Stone gave me a small nod and I swear I heard Rolf snort under his breath. But he wasn’t the most immediate problem, being saddled with an idiot with attitude was.

Dyslexia thrust her hands on her hips, lowering her head to protect her vulnerable neck and rocked forward on her feet. “You don’t care about the team,” she snarled back. “You don’t care if we’re all torn to pieces.”

Kelly stepped forward to diffuse the tension, but I thrust my hand out and held her back, not glancing at her but staring instead at the woman itching to take a bite out of me.
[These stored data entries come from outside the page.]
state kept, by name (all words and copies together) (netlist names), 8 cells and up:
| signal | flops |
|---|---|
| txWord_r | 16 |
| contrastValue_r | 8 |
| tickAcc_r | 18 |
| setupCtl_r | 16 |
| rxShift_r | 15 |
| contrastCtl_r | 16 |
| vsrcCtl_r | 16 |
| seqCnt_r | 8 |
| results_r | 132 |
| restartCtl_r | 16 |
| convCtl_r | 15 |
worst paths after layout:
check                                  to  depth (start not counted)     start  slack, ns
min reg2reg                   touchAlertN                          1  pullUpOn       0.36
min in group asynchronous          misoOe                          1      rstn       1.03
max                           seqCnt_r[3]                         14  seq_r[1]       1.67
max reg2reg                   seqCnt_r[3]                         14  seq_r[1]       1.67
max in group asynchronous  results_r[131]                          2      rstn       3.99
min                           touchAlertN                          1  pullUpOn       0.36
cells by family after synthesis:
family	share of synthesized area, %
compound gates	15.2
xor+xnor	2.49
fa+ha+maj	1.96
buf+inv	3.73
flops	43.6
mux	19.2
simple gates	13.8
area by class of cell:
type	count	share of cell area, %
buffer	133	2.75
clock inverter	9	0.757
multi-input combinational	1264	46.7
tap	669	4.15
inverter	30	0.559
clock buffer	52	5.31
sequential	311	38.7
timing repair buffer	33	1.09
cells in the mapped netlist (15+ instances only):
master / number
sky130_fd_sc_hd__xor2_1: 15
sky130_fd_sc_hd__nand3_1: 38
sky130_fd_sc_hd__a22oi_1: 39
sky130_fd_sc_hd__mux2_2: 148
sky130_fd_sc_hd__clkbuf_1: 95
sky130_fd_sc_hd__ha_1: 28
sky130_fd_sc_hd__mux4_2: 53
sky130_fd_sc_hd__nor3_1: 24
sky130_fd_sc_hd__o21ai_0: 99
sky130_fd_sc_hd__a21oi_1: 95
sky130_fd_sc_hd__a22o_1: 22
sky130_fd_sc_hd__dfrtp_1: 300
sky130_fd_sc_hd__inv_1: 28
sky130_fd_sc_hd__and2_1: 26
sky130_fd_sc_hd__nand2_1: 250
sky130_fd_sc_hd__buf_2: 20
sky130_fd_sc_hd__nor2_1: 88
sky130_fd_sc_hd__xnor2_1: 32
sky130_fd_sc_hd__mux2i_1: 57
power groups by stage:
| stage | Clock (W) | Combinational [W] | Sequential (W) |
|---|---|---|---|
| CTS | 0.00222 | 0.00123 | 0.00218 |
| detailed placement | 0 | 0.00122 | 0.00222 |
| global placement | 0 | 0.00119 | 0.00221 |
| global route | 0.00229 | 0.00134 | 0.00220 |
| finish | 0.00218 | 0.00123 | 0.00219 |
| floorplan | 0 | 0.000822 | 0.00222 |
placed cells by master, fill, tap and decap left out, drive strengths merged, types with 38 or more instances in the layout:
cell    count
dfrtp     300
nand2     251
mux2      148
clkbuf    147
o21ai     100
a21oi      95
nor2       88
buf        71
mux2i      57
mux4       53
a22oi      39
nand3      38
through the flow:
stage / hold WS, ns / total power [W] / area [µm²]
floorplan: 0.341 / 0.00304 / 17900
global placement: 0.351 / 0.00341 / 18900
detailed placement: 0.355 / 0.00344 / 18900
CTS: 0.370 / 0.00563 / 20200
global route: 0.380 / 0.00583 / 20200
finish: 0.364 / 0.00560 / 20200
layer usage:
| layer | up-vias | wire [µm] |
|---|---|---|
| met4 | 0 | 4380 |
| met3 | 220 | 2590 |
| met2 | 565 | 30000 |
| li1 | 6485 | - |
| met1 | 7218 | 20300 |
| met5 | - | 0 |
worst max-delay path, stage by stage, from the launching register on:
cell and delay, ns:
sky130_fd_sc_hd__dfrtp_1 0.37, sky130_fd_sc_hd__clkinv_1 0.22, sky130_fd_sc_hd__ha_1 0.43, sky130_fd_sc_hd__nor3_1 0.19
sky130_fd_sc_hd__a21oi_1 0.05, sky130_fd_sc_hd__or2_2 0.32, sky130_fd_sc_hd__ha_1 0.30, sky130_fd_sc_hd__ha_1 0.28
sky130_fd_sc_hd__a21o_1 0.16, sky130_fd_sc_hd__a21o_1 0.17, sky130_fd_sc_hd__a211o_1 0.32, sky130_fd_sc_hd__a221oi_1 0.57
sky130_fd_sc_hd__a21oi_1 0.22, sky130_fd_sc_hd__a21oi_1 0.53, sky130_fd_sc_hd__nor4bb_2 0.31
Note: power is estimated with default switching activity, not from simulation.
“You’re wrong.” I swung my gaze to intersect with Vaughn, then the rest of my team. “No human wins going one-on-one with a shifter. We have to fight as a team or go down. Doesn’t matter if we get Bitsi,” I stumbled a little over the name, “Or Rolf, or Paris Hilton.”

Not that I thought Paris Hilton was a shifter, fae maybe, but she fit the point I was making. “And if you think the sex, or name, or outward appearance of a shifter is going to make fighting one easier than another, you’re on your way to a quick grave.”

“Says you,” Dyslexia almost spit the words. “Are you a shifter?”

“No.”

“Then you don’t know squat. You’re—”

“The sister of four shifter brothers,” I ground out, earning a quick step back from most of my teammates, all except Kelly and Vaughn. Even Dyslexia hesitated as fear washed over her face. Fear of the unknown. And since most shifters never advertised what they were, the fact I’d lived among them marked me as different and frightening. Nice way to paint a neon sign on my head. The first to come out. The group might not know what I was, but they sure as heck knew I was related to non-humans.

I stepped forward, closer to Dyslexia so she was very clear I wasn’t afraid of her stupidity, even if it could get us killed. “Vaughn’s team leader. She chooses. Not you.”

Not that Vaughn had a lot of choice at this point. If she chose Rolf the whole group, including Stone, would assume it was because Dyslexia forced her into a no-win situation. Right now the tail was wagging the dog.

Vaughn glanced at me, gave a what-the-hell shrug and cut her gaze to Stone, not the shifters, as she said. “Makes no difference to me. I’ve got a strong team. We’ll fight any shifter you have.”

Nice face saving move. We were still going to get trounced, but it looked like we could do so in style.

I gave Vaughn a thumbs up, moving the circle in for a huddle. Yeah, that was Vaughn’s call, but I had a few things to share before all hell broke loose.